The focus for the after-school program is exactly the same as it is for the structured learning program, Rivers insists: academics. The importance of academics is something she stresses repeatedly.
Once homework is completed, the weather usually dictates what comes next. If it’s too cold or rainy to go outside, the kids have a number of indoor activities — including playing board games and dancing — to choose from. But when the weather cooperates, they race for the backdoor, spilling out into a world of possibilities: playing, gardening, caring for animals.
Rivers and several family members live adjacent to the DNA center, and they keep a number of farm animals — such as goats, pigs, chickens and turkeys — that the children learn to care for.
And the center has established a garden, through a partnership with SNAP-Ed (Supplemental Nutrition Assistance Program-Education), giving the kids real-world experience with growing their own food. “If you learn how to drop a seed, you won’t be hungry,” Rivers explains, adding that the kids take part in the entire process, “from the seed to the harvesting to taking it inside, putting it on a scale, showing them how to weigh the produce.” When they have more food than can be used at the DNA center, any extra gets donated to the local Senior Citizen Site.
Rivers has long recognized the disparity between the opportunities afforded to kids in large cities versus those available to kids in small, rural towns — and it motivates her to pursue as many positive experiences as possible for the kids in her care. Most of the girls in DNA’s after-school program participate in Girl Scouts, and all of DNA’s after-school kids participate in 4-H. One project that is especially popular is the Chicken Project, where the kids start out with several eggs (delivered by a 4-H representative) and then care for the chicks once they’ve hatched. “They’ll raise ‘em, they’ll take ‘em to the livestock show in Kinston, and our kids win,” Rivers proudly proclaims.

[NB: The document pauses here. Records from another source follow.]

File: src/common/slurm16_pkg.sv
// SLURM16 operand stage package.
// Holds the word widths, the instruction classes, the special register
// numbers and the packed types that travel between the decoder, the
// register file, the hazard check and the output register.

package slurm16_pkg;

	// Width of a data word and of an instruction word.
	localparam int data_bits = 16;

	// Width of a register number and the size of the register file.
	localparam int reg_bits = 4;
	localparam int num_regs = 16;

	// Width of the class field at the top of every instruction.
	localparam int class_bits = 4;

	// Width of the two low nibbles that hold an ALU source, an immediate
	// or a memory offset.
	localparam int field_bits = 4;

	// Register r0 always reads as zero and is never written.
	localparam logic [reg_bits-1:0] zero_register = 4'd0;

	// The return instruction reads the link register.
	localparam logic [reg_bits-1:0] link_register = 4'd15;

	// The return-from-interrupt instruction reads this one instead.
	localparam logic [reg_bits-1:0] interrupt_link_register = 4'd14;

	// Instruction classes, taken from bits [15:12] of the instruction.
	// Classes that span two codes use the low code bit as part of an
	// immediate or a condition, so both codes decode the same way here.
	typedef enum logic [class_bits-1:0] {
		class_nop             = 4'd0,
		class_ret_iret        = 4'd1,
		class_alu_single      = 4'd2,
		class_alu_reg_reg     = 4'd3,
		class_cond_mov        = 4'd4,
		class_three_reg_cond  = 4'd5,
		class_alu_imm_lo      = 4'd6,
		class_alu_imm_hi      = 4'd7,
		class_branch_lo       = 4'd8,
		class_branch_hi       = 4'd9,
		class_load_store      = 4'd10,
		class_byte_load_store = 4'd11,
		class_byte_load_sx    = 4'd12,
		class_peek_poke       = 4'd13,
		class_unused_lo       = 4'd14,
		class_unused_hi       = 4'd15
	} ins_class_t;

	// ALU format. Bits [11:8] carry the ALU operation.
	// The branch format shares this layout, with its index register in dest.
	typedef struct packed {
		ins_class_t             ins_class;
		logic [field_bits-1:0]  alu_op;
		logic [reg_bits-1:0]    dest;
		logic [field_bits-1:0]  src_or_imm;
	} ins_alu_t;

	// Memory format. Bits [11:8] carry the index register.
	typedef struct packed {
		ins_class_t             ins_class;
		logic [reg_bits-1:0]    idx;
		logic [reg_bits-1:0]    dest;
		logic [field_bits-1:0]  offset;
	} ins_mem_t;

	// One instruction word, seen through either format or as raw bits.
	typedef union packed {
		ins_alu_t               alu;
		ins_mem_t               mem;
		logic [data_bits-1:0]   raw;
	} ins_word_t;

	// Register selects for the two read ports.
	typedef struct packed {
		logic [reg_bits-1:0]    a_sel;
		logic [reg_bits-1:0]    b_sel;
	} reg_sel_t;

	// Writeback port of the register file.
	typedef struct packed {
		logic                   valid;
		logic [reg_bits-1:0]    reg_num;
		logic [data_bits-1:0]   data;
	} reg_write_t;

	// A destination that a later pipeline stage has yet to write back.
	typedef struct packed {
		logic                   valid;
		logic [reg_bits-1:0]    reg_num;
	} pending_t;

	// What the stage hands to execute.
	typedef struct packed {
		ins_word_t              instruction;
		logic [data_bits-1:0]   a_value;
		logic [data_bits-1:0]   b_value;
	} operand_t;

endpackage

File: src/decode/slurm16_cpu_decode.sv
// SLURM16 instruction decoder.
// Works out which two registers an instruction reads, so that the
// register file can fetch them and the hazard check can look for
// results that are still on their way.

`timescale 1ns/1ps

module slurm16_cpu_decode (
	input  slurm16_pkg::ins_word_t ins,
	output slurm16_pkg::reg_sel_t  sel
);

	import slurm16_pkg::*;

	always_comb begin
		// Both ports read r0 unless the class says otherwise.
		sel.a_sel = zero_register;
		sel.b_sel = zero_register;

		// The class nibble sits in the same place in every format, so
		// either union member gives the same value here.
		case (ins.alu.ins_class)
			class_nop: begin
				// Nothing to read.
			end
			class_ret_iret: begin
				// Bit 0 picks the interrupt return.
				if (ins.raw[0]) begin
					sel.a_sel = interrupt_link_register;
				end else begin
					sel.a_sel = link_register;
				end
			end
			class_alu_single: begin
				// Single operand ALU ops only need the source.
				sel.b_sel = ins.alu.src_or_imm;
			end
			class_alu_reg_reg, class_cond_mov, class_three_reg_cond: begin
				// Register to register forms read both dest and src.
				sel.a_sel = ins.alu.dest;
				sel.b_sel = ins.alu.src_or_imm;
			end
			class_alu_imm_lo, class_alu_imm_hi: begin
				// The low nibble is an immediate, so only dest is a register.
				sel.a_sel = ins.alu.dest;
			end
			class_branch_lo, class_branch_hi: begin
				// The branch index register sits where an ALU dest would.
				sel.a_sel = ins.alu.dest;
			end
			class_load_store, class_byte_load_store, class_byte_load_sx: begin
				// Memory forms address through idx plus an offset.
				sel.a_sel = ins.mem.dest;
				sel.b_sel = ins.mem.idx;
			end
			class_peek_poke: begin
				// I/O access uses the same layout as memory access.
				sel.a_sel = ins.mem.dest;
				sel.b_sel = ins.mem.idx;
			end
			default: begin
				// Unused classes read nothing.
			end
		endcase
	end

endmodule

File: src/regfile/slurm16_register_file.sv
// SLURM16 register file.
// Sixteen 16-bit registers with two combinational read ports and one
// write port. A read of the register being written returns the new data,
// and r0 always reads zero.

`timescale 1ns/1ps

module slurm16_register_file (
	input  logic                                clk,
	input  logic                                rst_n,
	input  slurm16_pkg::reg_sel_t               sel,
	input  slurm16_pkg::reg_write_t             wr,
	output logic [slurm16_pkg::data_bits-1:0]   a_value,
	output logic [slurm16_pkg::data_bits-1:0]   b_value
);

	import slurm16_pkg::*;

	logic [data_bits-1:0] regs [num_regs];

	// One read port. The incoming write is forwarded so that a register
	// written and read in the same cycle gives its new value.
	function automatic logic [data_bits-1:0] read_port(
		input logic [reg_bits-1:0] sel_num
	);
		logic [data_bits-1:0] value;
		if (sel_num == zero_register) begin
			value = '0;
		end else if (wr.valid && (wr.reg_num == sel_num)) begin
			value = wr.data;
		end else begin
			value = regs[sel_num];
		end
		return value;
	endfunction

	// Writes to r0 are dropped, so it stays at its reset value.
	always_ff @(posedge clk) begin
		if (!rst_n) begin
			for (int i = 0; i < num_regs; i++) begin
				regs[i] <= '0;
			end
		end else if (wr.valid && (wr.reg_num != zero_register)) begin
			regs[wr.reg_num] <= wr.data;
		end
	end

	// Port A feeds the first operand and port B the second.
	assign a_value = read_port(sel.a_sel);
	assign b_value = read_port(sel.b_sel);

endmodule

File: src/verilog/slurm16_hazard_check.sv
// SLURM16 operand hazard check.
// Compares the two register selects against the destinations that the
// execute and memory stages still have to write back, and stalls the
// stage while any of them matches.

`timescale 1ns/1ps

module slurm16_hazard_check (
	input  slurm16_pkg::reg_sel_t  sel,
	input  slurm16_pkg::pending_t  pend_ex,
	input  slurm16_pkg::pending_t  pend_mem,
	output logic                   stall
);

	import slurm16_pkg::*;

	logic a_hit;
	logic b_hit;

	// True when a pending write will change the selected register.
	// r0 is never written, so waiting on it would only lose cycles.
	function automatic logic depends_on(
		input logic [reg_bits-1:0] sel_num,
		input pending_t            pend
	);
		return pend.valid && (sel_num != zero_register) && (pend.reg_num == sel_num);
	endfunction

	// Each port checks both later stages.
	assign a_hit = depends_on(sel.a_sel, pend_ex) || depends_on(sel.a_sel, pend_mem);
	assign b_hit = depends_on(sel.b_sel, pend_ex) || depends_on(sel.b_sel, pend_mem);

	// The instruction waits if either of its operands is stale.
	assign stall = a_hit || b_hit;

endmodule

File: src/verilog/slurm16_operand_latch.sv
// SLURM16 operand output register.
// Holds the single output slot of the stage. It accepts an instruction
// when the operands are safe to read and the slot is free, and keeps
// the slot steady while execute applies back-pressure.

`timescale 1ns/1ps

module slurm16_operand_latch (
	input  logic                                clk,
	input  logic                                rst_n,
	input  logic                                in_valid,
	output logic                                in_ready,
	input  slurm16_pkg::ins_word_t              in_ins,
	input  logic [slurm16_pkg::data_bits-1:0]   a_value,
	input  logic [slurm16_pkg::data_bits-1:0]   b_value,
	input  logic                                stall,
	output logic                                out_valid,
	input  logic                                out_ready,
	output slurm16_pkg::operand_t               out_op
);

	logic slot_free;
	logic load;

	// The slot can take a new entry when it is empty or its current
	// entry leaves on this edge.
	assign slot_free = !out_valid || out_ready;

	// A pending hazard blocks acceptance even when the slot is free.
	assign in_ready = slot_free && !stall;

	// An input transfer happens on this edge.
	assign load = in_valid && in_ready;

	// Slot occupancy.
	always_ff @(posedge clk) begin
		if (!rst_n) begin
			out_valid <= 1'b0;
		end else if (load) begin
			out_valid <= 1'b1;
		end else if (out_ready) begin
			// The entry left and nothing replaced it.
			out_valid <= 1'b0;
		end
	end

	// Payload is only loaded on a transfer, so it holds while execute
	// keeps out_ready low.
	always_ff @(posedge clk) begin
		if (load) begin
			out_op.instruction <= in_ins;
			out_op.a_value     <= a_value;
			out_op.b_value     <= b_value;
		end
	end

endmodule

File: src/verilog/slurm16_operand_stage.sv
// SLURM16 operand stage.
// Decodes the register selects of an incoming instruction, reads both
// operands from the register file, waits out pending writebacks and
// hands the instruction with its operands to execute one cycle later.

`timescale 1ns/1ps

module slurm16_operand_stage (
	input  logic                     clk,
	input  logic                     rst_n,
	input  logic                     in_valid,
	output logic                     in_ready,
	input  slurm16_pkg::ins_word_t   in_ins,
	input  slurm16_pkg::reg_write_t  wr,
	input  slurm16_pkg::pending_t    pend_ex,
	input  slurm16_pkg::pending_t    pend_mem,
	output logic                     out_valid,
	input  logic                     out_ready,
	output slurm16_pkg::operand_t    out_op
);

	import slurm16_pkg::*;

	// Selects from the decoder, shared by the register file and the
	// hazard check.
	reg_sel_t              sel;
	logic [data_bits-1:0]  a_value;
	logic [data_bits-1:0]  b_value;
	logic                  stall;

	slurm16_cpu_decode decode_i (
		.ins (in_ins),
		.sel (sel)
	);

	slurm16_register_file register_file_i (
		.clk     (clk),
		.rst_n   (rst_n),
		.sel     (sel),
		.wr      (wr),
		.a_value (a_value),
		.b_value (b_value)
	);

	slurm16_hazard_check hazard_check_i (
		.sel      (sel),
		.pend_ex  (pend_ex),
		.pend_mem (pend_mem),
		.stall    (stall)
	);

	slurm16_operand_latch operand_latch_i (
		.clk       (clk),
		.rst_n     (rst_n),
		.in_valid  (in_valid),
		.in_ready  (in_ready),
		.in_ins    (in_ins),
		.a_value   (a_value),
		.b_value   (b_value),
		.stall     (stall),
		.out_valid (out_valid),
		.out_ready (out_ready),
		.out_op    (out_op)
	);

endmodule

File: config.mk
export PLATFORM = sky130hd
export DESIGN_NAME = slurm16_operand_stage
export DESIGN_NICKNAME = d
export VERILOG_FILES = /design/src/common/slurm16_pkg.sv /design/src/decode/slurm16_cpu_decode.sv /design/src/regfile/slurm16_register_file.sv /design/src/verilog/slurm16_hazard_check.sv /design/src/verilog/slurm16_operand_latch.sv /design/src/verilog/slurm16_operand_stage.sv
export SDC_FILE = /design/constraint.sdc
export NUM_CORES = 1
export LEC_CHECK = 0
export BUFFER_PORTS_ARGS = -buffer_cell sky130_fd_sc_hd__buf_4
export CORE_UTILIZATION = 40
export CTS_CLUSTER_SIZE = 10
export DETAILED_ROUTE_END_ITERATION = 10
export GPL_TIMING_DRIVEN = 0
export SYNTH_ARGS = -nofsm -noshare
export SYNTH_HDL_FRONTEND = slang
export SYNTH_SLANG_ARGS = --single-unit
File: constraint.sdc
create_clock -name clk -period 16.05 [get_ports clk]
set_clock_uncertainty 0.15 [all_clocks]
set_input_delay 3.21 -clock clk [delete_from_list [all_inputs] [get_ports clk]]
set_output_delay 3.21 -clock clk [all_outputs]
set_load 0.02 [all_outputs]
# Yosys cells after proc, flatten, opt, wreduce, memory -nomap -nowiden
# Memories as Yosys holds them, arrays and structs flattened.
# Index checks and enable logic that the tools add are counted.
[word_totals]
memories = 1
wordCells = 67
ram_bits = 256
register_bits = 49
[classes]
reduce_logical = 29
n_eq_ne = 19
muxes = 14
[memory_table]
columns = ["name", "words", "width", "read_ports", "rd_ports_with_merged_regs", "write_ports", "line_no", "text"]
rows = [
  ["register_file_i.regs", 16, 16, 2, 0, 16, "slurm16_register_file.sv:19", "logic [data_bits-1:0] regs [num_regs];"],
]
[ops]
columns = ["cell", "count"]
rows = [
  ["16-bit two-way mux", 3],
  ["4-bit == test", 6],
  ["4-bit == test, second input constant", 6],
  ["4-bit by 3-bit == test with 1-bit output, second input constant", 4],
  ["4-bit case mux with 2 select lines", 2],
  ["16-bit OR reduction", 1],
  ["1-bit logical AND", 13],
  ["4-bit nonzero test", 3],
  ["11-bit OR reduction", 1],
  ["4-bit by 2-bit == test with 1-bit output, second input constant", 2],
  ["4-bit logical NOT", 2],
  ["1-bit two-way mux", 8],
  ["4-bit OR reduction", 2],
  ["4-bit by 1-bit == test with 1-bit output, second input constant", 1],
  ["1-bit logical OR", 4],
  ["4-bit two-way mux", 1],
  ["1-bit logical NOT", 2],
  ["2-bit nonzero test", 1],
]

# Longest topological paths before layout
[depth]
ltp_word = 12
mapped_depth = 11
mapped_depth_nobuf = 7

# Hierarchy
# Synthesis repeated with hierarchy kept, for this count alone.
[hier_totals]
hier_cells = 1167
area_unflattened_um2 = 16057.9
[by_module_without_submodules]
columns = ["mod", "cells_per_inst", "n_inst", "seq_area_each_um2", "area_each_um2"]
rows = [
  ["slurm16_register_file", 1049, 1, 7687.4, 14146.1],
  ["slurm16_operand_latch", 55, 1, 1461.4, 1501.4],
  ["slurm16_hazard_check", 33, 1, 0.0, 219.0],
  ["slurm16_cpu_decode", 30, 1, 0.0, 191.4],
]

# Least setup slack after synthesis
# OpenSTA, ideal clock, no wires.
[synth_path]
path_kind = "input to register"
start = "input in_ins[14] (netlist bit)"
end = "register operand_latch_i.out_op[0] (netlist name)"
stages = 10
required_ns = 15.377
setup_time_ns = 0.523
t_arrival_ns = 8.341
path_slack_ns = 7.037
path_cell_list = "buf_6 -> or3_1 -> o221a_2 -> buf_2 -> buf_2 -> xnor2_1 -> nand4_1 -> o22ai_1 -> or3_1 -> nor3b_1"
[synth_between]
elab_chain_cells = 11
[synth_rtl]
columns = ["element", "line_no", "text"]
rows = [
  ["start: declaration", "slurm16_operand_stage.sv:13", "input slurm16_pkg::ins_word_t in_ins,"],
  ["4-bit by 2-bit == test with 1-bit output, or another cell as far along", "slurm16_cpu_decode.sv:22", "case (ins.alu.ins_class)"],
  ["11-bit OR reduction (no line) or 4-bit OR reduction (tied branches)", "--", ""],
  ["4-bit case mux with 2 select lines", "slurm16_cpu_decode.sv:22", ""],
  ["4-bit nonzero test", "slurm16_hazard_check.sv:26", "return pend.valid && (sel_num != zero_register) && (pend.reg_num == sel_num);"],
  ["1-bit logical AND (2 in series)", "slurm16_hazard_check.sv:26", ""],
  ["1-bit logical OR, on equally long branches", "slurm16_hazard_check.sv:30, slurm16_hazard_check.sv:31", ""],
  ["1-bit logical OR *", "slurm16_hazard_check.sv:34", "assign stall = a_hit || b_hit;"],
  ["1-bit logical NOT *", "slurm16_operand_latch.sv:30", "assign in_ready = slot_free && !stall;"],
  ["1-bit logical AND *", "slurm16_operand_latch.sv:30", ""],
  ["1-bit logical AND *", "slurm16_operand_latch.sv:33", "assign load = in_valid && in_ready;"],
  ["net operand_latch_i.load", "slurm16_operand_latch.sv:23", "logic load;"],
]
# Mark *: on every way through the listed nets, which the timed path passes. The rest lies on a longest branch.
# A chain may end at the register's enable or synchronous reset.

# Final worst setup path
[layout_path]
start = "input in_ins[14] (netlist bit)"
end = "output in_ready"
[layout_between]
elab_chain_cells = 10
[layout_rtl]
columns = ["element", "line_no", "text"]
rows = [
  ["4-bit by 2-bit == test with 1-bit output, or another cell as far along", "slurm16_cpu_decode.sv:22", ""],
  ["11-bit OR reduction (no line) or 4-bit OR reduction (tied branches)", "--", ""],
  ["4-bit case mux with 2 select lines", "slurm16_cpu_decode.sv:22", ""],
  ["4-bit nonzero test", "slurm16_hazard_check.sv:26", ""],
  ["1-bit logical AND (2 in series)", "slurm16_hazard_check.sv:26", ""],
  ["1-bit logical OR, on equally long branches", "slurm16_hazard_check.sv:30, slurm16_hazard_check.sv:31", ""],
  ["1-bit logical OR *", "slurm16_hazard_check.sv:34", ""],
  ["1-bit logical NOT *", "slurm16_operand_latch.sv:30", ""],
  ["1-bit logical AND *", "slurm16_operand_latch.sv:30", ""],
  ["end: declaration", "slurm16_operand_stage.sv:12", "output logic in_ready,"],
]
# Mark *: on every way between the ends. The rest lies on a longest branch, timed or not.

==> summary.md <==
| Metric | Value |
|---|---|
| Later-pin clock latency in the skew report | 0.56 ns |
| Clk sinks | roughly 310 |
| Initial drt markers | between 1,500 and 2,000 |
| First-pass GRT wire length | approximately 93 mm |
| Post-route setup slack | 6.87 ns |
| CP peak stage delay | 0.60 ns |
| Gpl congestion | 0.987 |
| P per Cell Area | 110 nW/um^2 |
| TritonRoute pass-1 iters | 8 |
| DR vias/cell | 6.22 |
| DRC viols | 0 |
| Synth top area cells | edfxtp_1, and2_1, mux2i_1, nand2_1, a311o_1 |
| Hold WS | 0.489 ns |
| Layout cells sized above 1 | between 15 and 20% |
| Cell taking the most area after synthesis | edfxtp_1 |
| Unrepaired setup endpoints after global routing | false |
| # setup viols final | 0 |
| Slew headroom | 23.8% |
| Worst path required time | 12.69 ns |
| Die area | 43,700 um^2 |
| Worst Tran Pin Value | 1.14 ns |
| GRT Util Overall | between 30% and 40% |
| Yosys reg bits | between 300 and 400 |
| Root Driver | clkbuf_16 |
| Netlist cell types | 64 |
| Post-synthesis cell count | 1,515 |
| Cell area after synthesis | 17,200 um^2 |
| Kind of critical path | in2out |
| Peak Freq | 109 MHz |
| Pre-CTS setup slack | 6.97 ns |
| Fraction of registers with async set/reset | 0% |
| Fillers | 3,883 |
| Critical path capture point type | output pin |
| Critical path startpoint category | primary input |
| Slowest cell on crit path | clkbuf_1 |
| Die X | 209 um |
| Count leader, synth | edfxtp_1 |
| Placement Rows | 75 |
| Wire length per cell | ~30 um |
| Crit path buf inv count | 4 |
| Resized cells post-CTS | 0 |
| Seq/Total Area, Yosys | roughly 53% |
| Main synth FF type | edfxtp_1 |
| Initial antenna violation count | 1 |
| Signal arrival time at the worst endpoint | 5.82 ns |
| Post-layout min period | just over 9 ns |
| Number of routed nets with antenna violations | 0 |
| Overflow after GRT | 0 |
| Post-CTS Setup Bufs | 0 |
| Worst path cell trace | buf_4, buf_6, xnor2_1, or2_2, clkbuf_1, a311oi_1, a21oi_1, nor2_1, or3_1, nor2_1, buf_4 |
| Yosys warns | 0 |
| EDFF count, synth | approximately 300 |
| Synth top cells by count | edfxtp_1, and2_1, nand2_1, mux2i_1, clkbuf_1 |
| Final hold violations | 0 |
| VDD IR max | 0.0687 mV |
| Power Total | between 0.002 and 0.0025 W |
| Fin nets | ~1,700 |
| Die H | 209 um |
| Pleak | 7.31 nW |
| Final Max Slew Viols | 0 |
| Post-synth top area share | 53.2% |
| Area occupied by multi-input gates | 7500 um^2 |
| Longest Clk Path Bufs | 3 |
| H-tree Lvls | 2 |
| # hold bufs at CTS | 0 |
| Family with the most delay on the worst path | buffers and inverters |
| Mean Syn Cell Area | 11.3 um^2 |
| Final Core Density | 47.2% |
| Period utilization | 57.2% |
| TritonCTS Buffers | 37 |
| Starting Density | between 40 and 50% |
| Worst-path clk slew | 0.05 ns |
| Core footprint | approximately 42,000 um^2 |
| Input/output buffers | 98 |
| P&R area growth vs syn | 16.0% |
| Largest net degree at the start of global routing | 17 |
| Final setup TNS | 0 ns |
| Vias | between 10,000 and 15,000 |
| Dpl hpwl | 48.6 mm |
| Critical Path Fanout Max | 10 |
| Vias in the first global route | 13,262 |
| Io pins | 101 |
| Register area | slightly above 9000 um^2 |
| CTS tree | yes |
| Max Cap Viol | 0 |
| Status | complete, no violations |
| Worst Hold Class | reg2reg |
| Final WL | 66.0 mm |
## metrics by stage
| step | instance area, um^2 | std cells |
|---|---|---|
| floorplan | 17200 | 1530 |
| global placement | 18600 | 2167 |
| detailed placement | 18900 | 2182 |
| CTS | 19900 | 2232 |
| global route | 19900 | 2232 |
| finish | 19900 | 2233 |
## worst min-delay path: stages, from the launching register on
cell     delay, ns
dfxtp_1       0.30
nor2b_1       0.15
nand2_1       0.06
o21ai_0       0.07
## where the power goes
group	leakage [nW]	total, W	switching, W	internal [W]
combinational	3.89	0.000454	0.000299	0.000155
clock	0.501	0.000759	0.000325	0.000433
sequential	2.92	0.000974	0.0000314	0.000943
total	7.31	0.00219	0.000656	0.00153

Her goal is to eventually offer the after-school program free to parents, but, for now, a small fee is charged.
Most of DNA’s funding comes from grants. “We’re applying for grants every single day,” she explains. “Not a day goes by when I’m not beating the bushes trying to find some source of revenue for our facility.”
Funding from grants is also essential for DNA’s annual summer camp program. At the close of each school year, the center shuts its doors for two weeks, both to give the kids a break and to give Rivers and her team a chance to do any building maintenance that needs to be done — and then DNA opens back up for a seven- to eight-week summer program that runs from 8 a.m. to 5 p.m., Monday through Friday. This program, she explains, is “pretty much an expansion of what after-school is like. Academics is still going to be the main focus.
“We do try to do a lot of STEM activities ‘cause that’s the route that we’re going into with this new generation.”
Year-round, Rivers cares for kids — and whereas she once felt the need to explore a different career path, that’s no longer the case. She has found her calling. “I love doing what I do,” she says. “Quitting isn’t an option.”